Espinardo es una pedanía de unos diez mil vecinos a cinco kilómetros al norte del centro de Murcia, tan cosida ya a la expansión de la ciudad que la frontera solo se ve en el plano. Para un instalador tiene capas muy claras: un casco antiguo de casas tradicionales — muchas con instalación eléctrica anterior al reglamento de 2002, cuadros sin diferencial adecuado y fontanería original — y bloques de los años 70 a 90 que hoy viven una segunda vida como vivienda de alquiler.

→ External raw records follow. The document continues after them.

===== config.mk =====
export PLATFORM = sky130hd
export DESIGN_NAME = ivp_ctrl
export DESIGN_NICKNAME = d
export VERILOG_FILES = /design/src/ivp_pkg.sv /design/src/ivp_ctrl.sv
export SDC_FILE = /design/constraint.sdc
export NUM_CORES = 1
export LEC_CHECK = 0
export ABC_AREA = 1
export BUFFER_PORTS_ARGS = -buffer_cell sky130_fd_sc_hd__buf_2
export CAP_MARGIN = 20
export CELL_PAD_IN_SITES_DETAIL_PLACEMENT = 1
export CELL_PAD_IN_SITES_GLOBAL_PLACEMENT = 1
export CORE_ASPECT_RATIO = 0.75
export CORE_MARGIN = 4
export CORE_UTILIZATION = 25
export DETAILED_ROUTE_END_ITERATION = 16
export PLACE_DENSITY = 0.74
export SYNTH_ARGS = -nofsm -noshare
export SYNTH_HDL_FRONTEND = slang
export SYNTH_SLANG_ARGS = --single-unit

===== constraint.sdc =====
create_clock -name clk_i -period 2.6 [get_ports clk_i]
set_input_delay 0.39 -clock clk_i [delete_from_list [all_inputs] [get_ports clk_i]]
set_output_delay 0.39 -clock clk_i [all_outputs]
set_load 0.01 [all_outputs]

Lo que hace distinto a Espinardo es el campus: aquí está el campus principal de la Universidad de Murcia, y eso convierte a la pedanía y su entorno en uno de los grandes mercados de alquiler de estudiantes de la Región. Pisos compartidos, alquiler por habitaciones, cuatro o cinco personas usando a diario los mismos baños, el mismo termo y la misma cocina: las instalaciones trabajan bastante más que en una vivienda familiar, y las averías lo reflejan.
Ese mercado marca también el calendario. Agosto y septiembre concentran las puestas a punto entre inquilinos — todo tiene que estar funcionando antes de que empiece el curso — y los cambios de titular del suministro que piden boletín. Junto al campus, el parque empresarial y tecnológico añade oficinas y locales con necesidades de mantenimiento en horario de empresa, y hacia la avenida Juan Carlos I el perfil cambia a promociones recientes con instalaciones jóvenes.
Y lo que comparte con toda la comarca: agua muy dura. La cal es la causa número uno de las averías de agua caliente que reparamos en Espinardo, y en un piso donde el termo abastece a cuatro personas la incrustación llega antes. Por logística, es de lo mejor servido de nuestra zona: la ruta diaria hacia Molina pasa por la pedanía, así que las urgencias suelen resolverse en 15–20 minutos y los programados se encajan casi cualquier día.